Inside the High Command. On the huge holographic strategic map, the blue halos that represented humanity's defensive lines were ringed by a mass of flashing red alerts.
EGO watched the rapidly spreading red blotches with an expressionless face, but his mood was anything but calm.
Aggeman stood beside him, equally grave. Huron and Sicarius had both been moved into intensive care, the entire planetary defense now rested on the shoulders of the two of them.
"Of course," Aggeman said in a low voice, "the bugs would never behave themselves."
EGO massaged his temples.
"The immediate priority is to figure out the tyranids' strategic objective. With this scale of assault on our outer positions, are they trying to gradually squeeze our living space… or are they preparing for another all-out, no-quit offensive?"

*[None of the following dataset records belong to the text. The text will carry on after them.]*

==> flow/design.v (excerpt) <==
module conv_1d #(
    parameter DATA_WIDTH  = 8,
    parameter KERNEL_SIZE = 16
) (
    input logic clk,
    input logic arst_n,
    input  logic [DATA_WIDTH-1:0] signal_data,
    input  logic                  signal_vld,
    input  logic                  signal_last,
    output logic                  signal_rdy,
    input  logic [KERNEL_SIZE*DATA_WIDTH-1:0] kernel,
    output logic [DATA_WIDTH*2+$clog2(KERNEL_SIZE)-1:0] result_data,
    output logic                    result_vld,
    output logic                    result_last,
    input  logic                    result_rdy
);
  localparam PRODUCT_WIDTH = (DATA_WIDTH * 2);
  localparam RESULT_WIDTH  = PRODUCT_WIDTH + $clog2(KERNEL_SIZE);
  logic [KERNEL_SIZE-1:0][DATA_WIDTH-1:0] signal_buf;
  logic shift_vld;
  logic shift_last;
  always_ff @(posedge clk or negedge arst_n) begin
    if (!arst_n) begin
      signal_buf <= '0;
  ...
Size: about 5,200 cells after synthesis, roughly 410 flip-flops, about 160 I/O pins.
Settings: LEC_CHECK=0, CAP_MARGIN=10, CORE_ASPECT_RATIO=0.71, CORE_MARGIN=2, CORE_UTILIZATION=72, CTS_CLUSTER_SIZE=32, SETUP_SLACK_MARGIN=0.71, SLEW_MARGIN=20, TNS_END_PERCENT=75; clock period 5.26 ns.
run.sh (not shown) runs the stock make flow with config.mk's settings and CLKGATE_MAP_FILE=.
The first run completed and failed the layout checks on setup timing.
Then changed:
Settings changed: CAP_MARGIN 10 to 20, CORE_ASPECT_RATIO 0.71 to default, CORE_UTILIZATION 72 to 40, CTS_CLUSTER_SIZE 32 to default, SETUP_SLACK_MARGIN 0.71 to default, TNS_END_PERCENT 75 to default.
Clock period 5.26 ns to 5.78 ns, I/O delays scaled along.
=> Now the flow went through all stages and came out clean. Worst setup slack gains 360 ps. Via count shrinks by a few percent. Fmax is lower by a few percent. Synthesized cell count does not change. Synthesized area stays the same. Non-clock buffer count falls by 184.
==> trial 38: inputs <==
## calc_top
module calc_top (
   input              clk,
   input              rst,
   input      [15:0]  data_x,
   input      [1:0]   KEY,
   input      [6:0]   SW,
   output     [7:0]   HEX0,
   output     [7:0]   HEX1,
   output     [7:0]   HEX2,
   output     [7:0]   HEX3,
   output     [7:0]   HEX4,
   output     [7:0]   HEX5,
   output     [1:0]   LEDR
   );
==> flow/config.mk <==
export PLATFORM = sky130hd
export DESIGN_NAME = calc_top
export DESIGN_NICKNAME = calc_top
export VERILOG_FILES = /design/flow/design.v
export SDC_FILE = /design/flow/constraint.sdc
export NUM_CORES = 4
export LEC_CHECK = 0
export CAP_MARGIN = 30
export CELL_PAD_IN_SITES_DETAIL_PLACEMENT = 2
export CELL_PAD_IN_SITES_GLOBAL_PLACEMENT = 1
export CORE_ASPECT_RATIO = 1.48
export CORE_MARGIN = 8
export CORE_UTILIZATION = 53
export CTS_CLUSTER_DIAMETER = 142
export CTS_CLUSTER_SIZE = 53
export GPL_ROUTABILITY_DRIVEN = 0
export GPL_TIMING_DRIVEN = 1
export MIN_ROUTING_LAYER = met2
export PLACE_DENSITY = 0.76
export SLEW_MARGIN = 0
==> flow/constraint.sdc <==
create_clock -name core_clock -period 17.7 [get_ports {clk}]
set_input_delay 3.5400 -clock core_clock [delete_from_list [all_inputs] [get_ports {clk}]]
set_output_delay 3.5400 -clock core_clock [all_outputs]
set_load 0.01 [all_outputs]
run.sh (not shown) runs the stock make flow with config.mk's settings and CLKGATE_MAP_FILE=.
==> inputs of build 36, as changes to trial 38 <==
Settings changed: ABC_AREA set to 1, CAP_MARGIN 30 to 20, CELL_PAD_IN_SITES_DETAIL_PLACEMENT 2 to unset, CELL_PAD_IN_SITES_GLOBAL_PLACEMENT 1 to unset, CORE_ASPECT_RATIO 1.48 to unset, CORE_MARGIN 8 to 2, CORE_UTILIZATION 53 to 71, CTS_CLUSTER_DIAMETER 142 to unset, CTS_CLUSTER_SIZE 53 to 13, GPL_ROUTABILITY_DRIVEN 0 to unset, GPL_TIMING_DRIVEN 1 to unset, MIN_ROUTING_LAYER met2 to unset, PLACE_DENSITY 0.76 to unset, PLACE_DENSITY_LB_ADDON set to 0.27, SETUP_SLACK_MARGIN set to -0.04, SLEW_MARGIN 0 to 20.
==> flow/constraint.sdc (replaced) <==
create_clock -name core_clock -period 21.6 [get_ports {clk}]
set_input_delay 4.3200 -clock core_clock [delete_from_list [all_inputs] [get_ports {clk}]]
set_output_delay 4.3200 -clock core_clock [all_outputs]
set_load 0.01 [all_outputs]
==> inputs of build 46, as changes to trial 38 <==
Settings changed: ABC_AREA set to 1, CAP_MARGIN 30 to 15, CELL_PAD_IN_SITES_DETAIL_PLACEMENT 2 to unset, CELL_PAD_IN_SITES_GLOBAL_PLACEMENT 1 to unset, CORE_ASPECT_RATIO 1.48 to unset, CORE_MARGIN 8 to 2, CORE_UTILIZATION 53 to 70, CTS_CLUSTER_DIAMETER 142 to unset, CTS_CLUSTER_SIZE 53 to 40, GPL_ROUTABILITY_DRIVEN 0 to unset, GPL_TIMING_DRIVEN 1 to unset, MIN_ROUTING_LAYER met2 to unset, PLACE_DENSITY 0.76 to unset, SETUP_SLACK_MARGIN set to 4.55, SLEW_MARGIN 0 to 20.
==> flow/constraint.sdc (replaced) <==
create_clock -name core_clock -period 15.9 [get_ports {clk}]
set_input_delay 3.1800 -clock core_clock [delete_from_list [all_inputs] [get_ports {clk}]]
set_output_delay 3.1800 -clock core_clock [all_outputs]
set_load 0.01 [all_outputs]
==> Flow_metrics.wiki <==
== Run summary ==
{| class="wikitable"
! Metric !! Value
|-
| Outcome || stopped before the end
|-
| Failing step || 5_1_grt
|-
| Err || [ERROR GRT-0232] Routing congestion too high. Check the congestion heatmap in the GUI.
|-
| Avg Inst Size Synth || 11.74 µm²
|-
| Count of standard-cell rows || 56
|-
| Sequential element share of the synthesized area || 46.46%
|-
| Fraction of post-synthesis cell area in the top cell type by area || 43.49%
|-
| Cell types with the highest counts after synthesis || sky130_fd_sc_hd__nand2_1, sky130_fd_sc_hd__edfxtp_1, sky130_fd_sc_hd__inv_1, sky130_fd_sc_hd__fa_1, sky130_fd_sc_hd__nand3_1
|-
| Leading cell type by number of instances after synthesis || sky130_fd_sc_hd__nand2_1
|-
| Area fraction in mux cells || 0%
|-
| Die height || 159.1 µm
|-
| FA/HA/MAJ Cells, Area Fraction || 27.24%
|}
(the above is from build 46)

He picked up a data-pad that compiled the avalanche of frontline reports.
"According to the consolidated field reports, tyranid tactics have shifted significantly. They no longer rely solely on overwhelming numbers, or at least they no longer treat numbers as their only advantage.
They've begun deliberately targeting high-value assets such as our artillery emplacements and command nodes. They're not blindly pushing forward anymore; they're bioforming the regions they occupy, which has made effective counterattacks increasingly difficult…"
Listening to the analysis, Aggeman reached a preliminary conclusion. "It seems more likely they want to compress our maneuver space step by step."
"Yes, that's my read too," EGO said, a thread of anxiety in his voice.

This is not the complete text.